'''

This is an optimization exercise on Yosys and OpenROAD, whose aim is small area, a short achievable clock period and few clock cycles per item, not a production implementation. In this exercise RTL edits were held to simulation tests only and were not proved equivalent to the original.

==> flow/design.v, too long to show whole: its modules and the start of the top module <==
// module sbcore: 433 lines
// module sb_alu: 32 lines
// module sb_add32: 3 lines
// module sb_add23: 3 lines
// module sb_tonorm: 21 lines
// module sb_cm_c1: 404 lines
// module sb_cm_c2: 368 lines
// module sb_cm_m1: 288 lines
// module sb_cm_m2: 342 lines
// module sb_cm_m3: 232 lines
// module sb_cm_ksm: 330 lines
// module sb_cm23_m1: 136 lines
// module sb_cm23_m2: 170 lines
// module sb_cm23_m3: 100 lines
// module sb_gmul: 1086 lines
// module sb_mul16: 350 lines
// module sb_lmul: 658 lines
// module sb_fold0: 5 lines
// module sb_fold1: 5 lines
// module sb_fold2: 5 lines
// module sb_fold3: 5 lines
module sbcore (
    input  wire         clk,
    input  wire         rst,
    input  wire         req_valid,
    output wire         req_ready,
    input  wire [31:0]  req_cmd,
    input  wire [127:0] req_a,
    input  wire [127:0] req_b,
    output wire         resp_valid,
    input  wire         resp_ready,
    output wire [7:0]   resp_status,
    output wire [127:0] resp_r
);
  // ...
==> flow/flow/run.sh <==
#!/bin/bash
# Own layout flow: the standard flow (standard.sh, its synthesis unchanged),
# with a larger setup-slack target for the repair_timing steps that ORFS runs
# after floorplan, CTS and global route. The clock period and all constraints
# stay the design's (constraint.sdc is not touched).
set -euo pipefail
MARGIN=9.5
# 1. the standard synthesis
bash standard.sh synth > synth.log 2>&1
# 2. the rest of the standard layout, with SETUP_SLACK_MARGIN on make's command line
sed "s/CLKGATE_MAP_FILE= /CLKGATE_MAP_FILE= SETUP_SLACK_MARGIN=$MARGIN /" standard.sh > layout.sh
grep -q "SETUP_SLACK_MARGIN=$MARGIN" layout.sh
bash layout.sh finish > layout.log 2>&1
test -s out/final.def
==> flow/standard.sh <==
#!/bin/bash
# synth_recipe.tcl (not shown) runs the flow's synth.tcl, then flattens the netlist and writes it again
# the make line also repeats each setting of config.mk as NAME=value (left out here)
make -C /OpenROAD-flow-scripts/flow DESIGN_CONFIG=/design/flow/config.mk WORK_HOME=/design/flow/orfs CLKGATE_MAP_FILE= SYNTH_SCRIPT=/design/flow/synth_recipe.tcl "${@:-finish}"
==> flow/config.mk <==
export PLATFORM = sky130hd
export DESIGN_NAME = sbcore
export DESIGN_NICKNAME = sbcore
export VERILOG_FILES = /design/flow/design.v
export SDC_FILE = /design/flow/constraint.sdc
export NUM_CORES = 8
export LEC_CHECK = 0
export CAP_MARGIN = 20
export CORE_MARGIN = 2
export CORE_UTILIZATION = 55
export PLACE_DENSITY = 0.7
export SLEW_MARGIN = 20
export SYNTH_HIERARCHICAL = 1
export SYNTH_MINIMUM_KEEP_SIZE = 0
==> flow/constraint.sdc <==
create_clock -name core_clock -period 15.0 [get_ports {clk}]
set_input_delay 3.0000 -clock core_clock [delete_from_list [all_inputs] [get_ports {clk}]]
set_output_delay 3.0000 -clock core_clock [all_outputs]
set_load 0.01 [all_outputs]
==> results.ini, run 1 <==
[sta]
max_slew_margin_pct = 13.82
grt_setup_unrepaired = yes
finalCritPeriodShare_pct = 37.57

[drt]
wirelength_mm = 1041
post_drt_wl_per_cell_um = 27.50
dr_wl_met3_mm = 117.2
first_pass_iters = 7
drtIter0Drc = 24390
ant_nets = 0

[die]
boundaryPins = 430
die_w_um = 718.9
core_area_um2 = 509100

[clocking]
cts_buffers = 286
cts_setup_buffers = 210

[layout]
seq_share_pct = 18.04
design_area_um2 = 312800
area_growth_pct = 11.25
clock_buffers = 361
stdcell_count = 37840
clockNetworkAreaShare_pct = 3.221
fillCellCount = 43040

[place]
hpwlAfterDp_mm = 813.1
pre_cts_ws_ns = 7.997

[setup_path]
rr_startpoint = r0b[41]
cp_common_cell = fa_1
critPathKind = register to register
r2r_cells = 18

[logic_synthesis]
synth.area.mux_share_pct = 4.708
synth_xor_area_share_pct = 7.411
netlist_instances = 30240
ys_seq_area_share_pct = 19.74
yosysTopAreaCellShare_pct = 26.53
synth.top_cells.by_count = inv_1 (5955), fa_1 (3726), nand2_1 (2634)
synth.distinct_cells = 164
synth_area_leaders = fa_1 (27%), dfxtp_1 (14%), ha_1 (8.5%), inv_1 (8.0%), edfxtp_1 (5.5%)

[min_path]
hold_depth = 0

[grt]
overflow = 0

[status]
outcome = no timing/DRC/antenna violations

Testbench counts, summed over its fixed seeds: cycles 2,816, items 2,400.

'''
'''

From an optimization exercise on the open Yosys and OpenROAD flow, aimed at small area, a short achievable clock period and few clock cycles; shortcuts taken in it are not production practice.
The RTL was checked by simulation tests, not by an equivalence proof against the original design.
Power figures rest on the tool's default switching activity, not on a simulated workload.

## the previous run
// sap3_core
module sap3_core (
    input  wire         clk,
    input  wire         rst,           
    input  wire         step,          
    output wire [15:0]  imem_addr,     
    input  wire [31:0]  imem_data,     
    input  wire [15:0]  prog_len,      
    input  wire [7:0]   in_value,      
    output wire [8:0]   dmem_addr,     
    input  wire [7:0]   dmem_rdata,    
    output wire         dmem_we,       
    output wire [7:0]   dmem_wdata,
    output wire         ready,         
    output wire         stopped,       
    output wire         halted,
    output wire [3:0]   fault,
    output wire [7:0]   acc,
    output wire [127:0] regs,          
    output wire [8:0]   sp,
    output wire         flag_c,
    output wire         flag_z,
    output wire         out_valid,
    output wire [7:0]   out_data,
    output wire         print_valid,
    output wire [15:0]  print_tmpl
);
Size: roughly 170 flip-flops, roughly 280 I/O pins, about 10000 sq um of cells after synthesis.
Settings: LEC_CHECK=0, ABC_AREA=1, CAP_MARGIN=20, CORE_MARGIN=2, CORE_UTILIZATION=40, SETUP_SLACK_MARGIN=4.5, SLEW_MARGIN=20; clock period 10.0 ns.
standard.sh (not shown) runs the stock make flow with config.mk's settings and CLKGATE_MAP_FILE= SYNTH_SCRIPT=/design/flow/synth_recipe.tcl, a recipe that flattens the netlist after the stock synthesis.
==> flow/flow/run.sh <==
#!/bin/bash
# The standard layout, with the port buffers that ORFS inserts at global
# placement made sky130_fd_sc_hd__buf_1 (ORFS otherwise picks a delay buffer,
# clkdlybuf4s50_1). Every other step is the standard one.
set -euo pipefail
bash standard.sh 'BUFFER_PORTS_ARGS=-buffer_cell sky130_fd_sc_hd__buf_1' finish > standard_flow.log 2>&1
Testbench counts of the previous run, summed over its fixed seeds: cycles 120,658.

'''
'''

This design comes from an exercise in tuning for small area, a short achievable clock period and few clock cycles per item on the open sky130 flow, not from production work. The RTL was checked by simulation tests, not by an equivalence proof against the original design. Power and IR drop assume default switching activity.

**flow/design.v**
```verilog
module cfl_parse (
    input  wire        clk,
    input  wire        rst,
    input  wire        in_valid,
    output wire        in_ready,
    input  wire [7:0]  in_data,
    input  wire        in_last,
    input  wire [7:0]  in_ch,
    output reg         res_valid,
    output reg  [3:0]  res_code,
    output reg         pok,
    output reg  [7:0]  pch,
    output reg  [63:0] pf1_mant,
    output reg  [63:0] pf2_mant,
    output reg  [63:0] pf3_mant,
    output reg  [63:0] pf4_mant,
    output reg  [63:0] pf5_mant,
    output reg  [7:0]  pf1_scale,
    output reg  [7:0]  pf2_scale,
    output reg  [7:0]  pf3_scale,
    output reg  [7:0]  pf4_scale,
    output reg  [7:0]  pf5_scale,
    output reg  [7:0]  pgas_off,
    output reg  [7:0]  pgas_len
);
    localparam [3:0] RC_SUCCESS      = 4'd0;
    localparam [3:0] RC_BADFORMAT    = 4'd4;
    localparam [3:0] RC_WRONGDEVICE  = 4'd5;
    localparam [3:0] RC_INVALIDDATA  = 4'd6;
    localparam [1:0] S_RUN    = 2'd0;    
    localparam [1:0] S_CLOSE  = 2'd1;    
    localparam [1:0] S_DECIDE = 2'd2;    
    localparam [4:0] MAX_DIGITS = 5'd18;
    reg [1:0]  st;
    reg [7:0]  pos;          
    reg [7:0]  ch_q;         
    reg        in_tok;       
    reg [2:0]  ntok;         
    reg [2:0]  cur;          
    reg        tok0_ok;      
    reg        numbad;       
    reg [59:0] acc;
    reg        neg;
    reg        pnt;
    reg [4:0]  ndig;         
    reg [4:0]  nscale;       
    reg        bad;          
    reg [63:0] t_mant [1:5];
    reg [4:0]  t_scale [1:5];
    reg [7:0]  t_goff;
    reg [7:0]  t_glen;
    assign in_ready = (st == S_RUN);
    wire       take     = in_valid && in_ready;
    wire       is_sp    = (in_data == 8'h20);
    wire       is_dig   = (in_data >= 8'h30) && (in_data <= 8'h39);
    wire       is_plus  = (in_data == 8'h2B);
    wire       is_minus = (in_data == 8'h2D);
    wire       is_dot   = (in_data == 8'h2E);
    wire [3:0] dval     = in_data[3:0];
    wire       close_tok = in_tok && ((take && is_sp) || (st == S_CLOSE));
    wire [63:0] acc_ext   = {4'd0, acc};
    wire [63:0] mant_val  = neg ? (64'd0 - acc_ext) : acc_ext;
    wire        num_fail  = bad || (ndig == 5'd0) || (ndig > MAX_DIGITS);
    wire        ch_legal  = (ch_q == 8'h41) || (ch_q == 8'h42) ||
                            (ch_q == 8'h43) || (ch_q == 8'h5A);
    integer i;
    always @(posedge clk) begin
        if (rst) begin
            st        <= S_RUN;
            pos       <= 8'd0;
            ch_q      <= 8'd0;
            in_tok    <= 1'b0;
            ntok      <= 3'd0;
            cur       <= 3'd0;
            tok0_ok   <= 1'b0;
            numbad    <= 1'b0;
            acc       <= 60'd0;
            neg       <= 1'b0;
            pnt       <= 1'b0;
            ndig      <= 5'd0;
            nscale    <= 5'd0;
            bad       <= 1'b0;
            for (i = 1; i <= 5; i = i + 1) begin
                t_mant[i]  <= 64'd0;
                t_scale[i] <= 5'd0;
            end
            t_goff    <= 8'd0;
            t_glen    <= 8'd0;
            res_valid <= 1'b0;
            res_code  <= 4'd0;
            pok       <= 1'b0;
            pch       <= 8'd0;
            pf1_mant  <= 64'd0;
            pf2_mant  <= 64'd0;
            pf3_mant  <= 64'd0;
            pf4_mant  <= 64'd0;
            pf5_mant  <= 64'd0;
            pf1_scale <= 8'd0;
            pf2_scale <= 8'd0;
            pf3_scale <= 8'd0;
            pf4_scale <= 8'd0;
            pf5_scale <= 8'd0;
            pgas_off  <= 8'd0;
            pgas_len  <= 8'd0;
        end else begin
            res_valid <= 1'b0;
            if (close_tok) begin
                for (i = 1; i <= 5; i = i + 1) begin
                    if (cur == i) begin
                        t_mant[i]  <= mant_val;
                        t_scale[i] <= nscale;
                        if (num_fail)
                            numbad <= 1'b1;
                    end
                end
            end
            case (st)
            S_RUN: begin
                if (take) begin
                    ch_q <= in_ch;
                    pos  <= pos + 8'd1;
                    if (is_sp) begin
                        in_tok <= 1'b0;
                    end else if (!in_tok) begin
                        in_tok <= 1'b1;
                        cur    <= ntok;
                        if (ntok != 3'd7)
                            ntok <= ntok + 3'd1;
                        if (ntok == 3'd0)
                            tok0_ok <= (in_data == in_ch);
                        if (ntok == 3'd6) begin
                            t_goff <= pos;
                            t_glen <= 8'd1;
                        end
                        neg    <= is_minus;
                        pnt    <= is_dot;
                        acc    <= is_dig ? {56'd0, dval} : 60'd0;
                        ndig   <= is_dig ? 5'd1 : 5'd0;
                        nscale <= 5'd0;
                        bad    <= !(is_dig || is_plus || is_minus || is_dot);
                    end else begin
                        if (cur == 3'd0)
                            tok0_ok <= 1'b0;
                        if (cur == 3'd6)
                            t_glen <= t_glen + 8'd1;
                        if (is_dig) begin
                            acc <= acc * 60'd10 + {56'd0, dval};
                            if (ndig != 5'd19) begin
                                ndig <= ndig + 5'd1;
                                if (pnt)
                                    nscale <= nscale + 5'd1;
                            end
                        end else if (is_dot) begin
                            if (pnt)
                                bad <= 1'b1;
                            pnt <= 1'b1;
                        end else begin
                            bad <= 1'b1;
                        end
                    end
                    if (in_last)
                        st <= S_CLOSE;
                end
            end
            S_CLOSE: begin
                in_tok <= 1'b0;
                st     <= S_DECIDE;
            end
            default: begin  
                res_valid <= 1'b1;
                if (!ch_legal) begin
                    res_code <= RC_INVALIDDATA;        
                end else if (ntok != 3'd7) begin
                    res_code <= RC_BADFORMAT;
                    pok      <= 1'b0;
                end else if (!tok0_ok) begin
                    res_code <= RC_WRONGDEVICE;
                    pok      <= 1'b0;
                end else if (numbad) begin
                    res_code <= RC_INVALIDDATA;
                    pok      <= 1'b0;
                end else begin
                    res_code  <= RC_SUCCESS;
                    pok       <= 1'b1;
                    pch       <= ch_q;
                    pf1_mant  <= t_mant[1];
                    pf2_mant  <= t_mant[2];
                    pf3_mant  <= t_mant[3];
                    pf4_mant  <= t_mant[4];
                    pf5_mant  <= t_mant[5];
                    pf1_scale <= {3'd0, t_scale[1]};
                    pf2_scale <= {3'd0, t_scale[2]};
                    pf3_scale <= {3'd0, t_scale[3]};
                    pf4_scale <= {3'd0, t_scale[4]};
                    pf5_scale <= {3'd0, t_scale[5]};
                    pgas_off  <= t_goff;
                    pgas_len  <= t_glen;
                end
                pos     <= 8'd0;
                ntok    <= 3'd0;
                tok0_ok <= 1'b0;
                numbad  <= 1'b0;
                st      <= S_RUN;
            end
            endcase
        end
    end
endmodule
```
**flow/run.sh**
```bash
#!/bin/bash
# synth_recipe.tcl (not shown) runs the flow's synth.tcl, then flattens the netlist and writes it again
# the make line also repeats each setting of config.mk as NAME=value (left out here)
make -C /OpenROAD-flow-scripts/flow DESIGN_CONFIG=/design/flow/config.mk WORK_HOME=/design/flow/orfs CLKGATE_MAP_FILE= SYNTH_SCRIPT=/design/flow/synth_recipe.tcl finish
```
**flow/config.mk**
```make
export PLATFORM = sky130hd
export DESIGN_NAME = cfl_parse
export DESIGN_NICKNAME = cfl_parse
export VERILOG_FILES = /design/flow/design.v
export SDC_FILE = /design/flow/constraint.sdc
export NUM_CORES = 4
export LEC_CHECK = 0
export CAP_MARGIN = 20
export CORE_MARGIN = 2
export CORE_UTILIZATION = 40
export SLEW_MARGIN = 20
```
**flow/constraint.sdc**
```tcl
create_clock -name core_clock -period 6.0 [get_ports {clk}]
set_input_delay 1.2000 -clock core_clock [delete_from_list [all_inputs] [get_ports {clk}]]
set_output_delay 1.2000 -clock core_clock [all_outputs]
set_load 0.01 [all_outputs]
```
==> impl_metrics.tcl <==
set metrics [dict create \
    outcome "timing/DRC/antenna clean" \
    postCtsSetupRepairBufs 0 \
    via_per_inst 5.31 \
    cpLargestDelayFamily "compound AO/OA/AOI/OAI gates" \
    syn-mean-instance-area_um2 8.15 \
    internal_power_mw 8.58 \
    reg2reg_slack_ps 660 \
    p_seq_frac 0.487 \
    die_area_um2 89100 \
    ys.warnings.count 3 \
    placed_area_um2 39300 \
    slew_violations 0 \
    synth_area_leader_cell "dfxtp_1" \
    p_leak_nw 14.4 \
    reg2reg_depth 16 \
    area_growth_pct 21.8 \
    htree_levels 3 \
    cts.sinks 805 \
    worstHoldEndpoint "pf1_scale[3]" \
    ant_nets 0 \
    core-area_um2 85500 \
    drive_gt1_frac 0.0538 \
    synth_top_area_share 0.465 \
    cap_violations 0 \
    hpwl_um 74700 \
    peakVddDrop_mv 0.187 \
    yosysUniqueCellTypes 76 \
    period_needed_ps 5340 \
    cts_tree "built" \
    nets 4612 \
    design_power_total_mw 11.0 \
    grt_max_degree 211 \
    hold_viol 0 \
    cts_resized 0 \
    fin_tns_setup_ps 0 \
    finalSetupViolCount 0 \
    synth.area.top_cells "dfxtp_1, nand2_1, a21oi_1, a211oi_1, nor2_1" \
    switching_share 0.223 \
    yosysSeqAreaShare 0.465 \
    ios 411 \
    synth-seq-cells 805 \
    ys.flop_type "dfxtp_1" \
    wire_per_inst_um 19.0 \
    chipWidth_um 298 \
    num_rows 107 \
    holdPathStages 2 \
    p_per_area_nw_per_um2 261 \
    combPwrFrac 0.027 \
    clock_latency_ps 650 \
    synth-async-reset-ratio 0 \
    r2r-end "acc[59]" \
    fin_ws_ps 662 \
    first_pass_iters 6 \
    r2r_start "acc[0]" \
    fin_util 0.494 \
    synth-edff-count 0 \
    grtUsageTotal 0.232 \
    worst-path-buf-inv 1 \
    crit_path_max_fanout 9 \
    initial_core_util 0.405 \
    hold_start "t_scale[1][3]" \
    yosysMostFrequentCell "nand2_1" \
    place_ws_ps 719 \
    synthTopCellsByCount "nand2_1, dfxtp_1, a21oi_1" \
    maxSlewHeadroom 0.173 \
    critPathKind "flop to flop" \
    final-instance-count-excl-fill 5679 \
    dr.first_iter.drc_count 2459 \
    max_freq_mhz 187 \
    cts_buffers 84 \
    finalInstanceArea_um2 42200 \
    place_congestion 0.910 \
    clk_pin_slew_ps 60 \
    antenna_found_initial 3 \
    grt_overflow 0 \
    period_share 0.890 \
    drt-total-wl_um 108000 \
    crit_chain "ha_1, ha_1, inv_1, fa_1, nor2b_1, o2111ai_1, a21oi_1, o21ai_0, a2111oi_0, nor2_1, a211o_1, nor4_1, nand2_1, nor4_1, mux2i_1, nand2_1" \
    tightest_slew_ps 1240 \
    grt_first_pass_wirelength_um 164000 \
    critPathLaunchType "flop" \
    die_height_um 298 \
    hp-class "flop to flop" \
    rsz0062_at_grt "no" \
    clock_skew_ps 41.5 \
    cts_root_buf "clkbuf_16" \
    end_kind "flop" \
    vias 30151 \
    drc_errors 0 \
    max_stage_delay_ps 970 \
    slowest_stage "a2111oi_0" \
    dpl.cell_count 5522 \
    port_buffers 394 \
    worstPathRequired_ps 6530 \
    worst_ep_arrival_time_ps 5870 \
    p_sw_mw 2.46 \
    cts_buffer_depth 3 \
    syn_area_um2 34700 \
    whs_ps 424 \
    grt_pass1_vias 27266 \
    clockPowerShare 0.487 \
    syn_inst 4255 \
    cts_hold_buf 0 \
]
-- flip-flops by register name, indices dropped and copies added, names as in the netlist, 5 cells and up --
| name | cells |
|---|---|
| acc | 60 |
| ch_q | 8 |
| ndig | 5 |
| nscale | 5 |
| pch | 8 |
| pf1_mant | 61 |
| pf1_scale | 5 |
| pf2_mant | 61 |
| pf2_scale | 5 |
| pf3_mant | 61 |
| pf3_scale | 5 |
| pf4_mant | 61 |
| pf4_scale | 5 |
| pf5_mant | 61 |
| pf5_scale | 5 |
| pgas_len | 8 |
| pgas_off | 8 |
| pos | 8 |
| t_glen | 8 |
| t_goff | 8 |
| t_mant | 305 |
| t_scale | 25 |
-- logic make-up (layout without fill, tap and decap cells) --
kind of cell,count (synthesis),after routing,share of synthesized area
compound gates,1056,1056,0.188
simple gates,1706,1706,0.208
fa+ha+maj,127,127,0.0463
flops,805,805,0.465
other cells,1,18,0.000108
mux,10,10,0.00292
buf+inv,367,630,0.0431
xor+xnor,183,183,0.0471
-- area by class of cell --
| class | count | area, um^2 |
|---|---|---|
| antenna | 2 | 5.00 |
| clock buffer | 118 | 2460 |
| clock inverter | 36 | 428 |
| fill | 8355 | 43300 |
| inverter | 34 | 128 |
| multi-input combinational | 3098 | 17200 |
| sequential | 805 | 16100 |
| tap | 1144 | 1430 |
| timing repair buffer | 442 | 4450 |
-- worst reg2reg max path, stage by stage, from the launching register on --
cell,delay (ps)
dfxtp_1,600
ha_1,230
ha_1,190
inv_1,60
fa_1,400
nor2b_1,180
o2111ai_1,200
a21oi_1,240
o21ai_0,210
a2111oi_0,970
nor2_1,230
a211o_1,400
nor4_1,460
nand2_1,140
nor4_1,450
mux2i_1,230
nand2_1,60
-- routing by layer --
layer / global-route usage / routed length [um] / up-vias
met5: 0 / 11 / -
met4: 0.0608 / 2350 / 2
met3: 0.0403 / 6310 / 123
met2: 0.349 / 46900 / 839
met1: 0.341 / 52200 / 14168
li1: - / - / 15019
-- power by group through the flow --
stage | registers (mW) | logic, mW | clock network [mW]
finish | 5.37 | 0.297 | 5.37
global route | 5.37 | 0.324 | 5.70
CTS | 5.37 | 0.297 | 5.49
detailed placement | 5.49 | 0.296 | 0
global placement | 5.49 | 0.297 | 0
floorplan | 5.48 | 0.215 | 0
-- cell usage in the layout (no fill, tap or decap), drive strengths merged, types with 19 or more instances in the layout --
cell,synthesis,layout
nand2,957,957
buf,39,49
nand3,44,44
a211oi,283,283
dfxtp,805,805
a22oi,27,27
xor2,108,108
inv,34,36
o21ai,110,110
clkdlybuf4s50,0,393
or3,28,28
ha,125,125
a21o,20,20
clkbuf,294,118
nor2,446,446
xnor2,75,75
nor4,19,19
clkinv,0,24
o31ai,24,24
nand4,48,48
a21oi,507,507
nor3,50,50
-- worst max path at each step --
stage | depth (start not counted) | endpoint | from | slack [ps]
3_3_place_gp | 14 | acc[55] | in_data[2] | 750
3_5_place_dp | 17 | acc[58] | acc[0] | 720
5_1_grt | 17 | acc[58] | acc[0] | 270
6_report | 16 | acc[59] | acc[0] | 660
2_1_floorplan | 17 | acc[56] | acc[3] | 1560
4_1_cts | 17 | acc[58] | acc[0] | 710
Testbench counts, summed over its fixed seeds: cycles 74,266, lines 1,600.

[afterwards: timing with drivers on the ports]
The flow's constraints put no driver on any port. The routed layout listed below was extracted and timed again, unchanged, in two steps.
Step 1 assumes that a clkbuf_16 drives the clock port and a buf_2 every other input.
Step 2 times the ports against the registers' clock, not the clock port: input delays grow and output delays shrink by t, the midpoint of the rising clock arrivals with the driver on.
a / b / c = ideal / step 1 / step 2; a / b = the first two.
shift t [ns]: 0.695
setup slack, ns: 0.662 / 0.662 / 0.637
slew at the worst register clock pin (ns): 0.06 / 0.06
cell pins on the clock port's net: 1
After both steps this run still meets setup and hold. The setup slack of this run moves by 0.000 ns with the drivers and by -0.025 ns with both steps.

'''

» What is being asked
Here the output must be the lines above from the line with "grt_overflow 0 \" to the line with "cts_buffer_depth 3 \", both included, duplicated word for word and nothing else.

» Your response
    grt_overflow 0 \
    period_share 0.890 \
    drt-total-wl_um 108000 \
    crit_chain "ha_1, ha_1, inv_1, fa_1, nor2b_1, o2111ai_1, a21oi_1, o21ai_0, a2111oi_0, nor2_1, a211o_1, nor4_1, nand2_1, nor4_1, mux2i_1, nand2_1" \
    tightest_slew_ps 1240 \
    grt_first_pass_wirelength_um 164000 \
    critPathLaunchType "flop" \
    die_height_um 298 \
    hp-class "flop to flop" \
    rsz0062_at_grt "no" \
    clock_skew_ps 41.5 \
    cts_root_buf "clkbuf_16" \
    end_kind "flop" \
    vias 30151 \
    drc_errors 0 \
    max_stage_delay_ps 970 \
    slowest_stage "a2111oi_0" \
    dpl.cell_count 5522 \
    port_buffers 394 \
    worstPathRequired_ps 6530 \
    worst_ep_arrival_time_ps 5870 \
    p_sw_mw 2.46 \
    cts_buffer_depth 3 \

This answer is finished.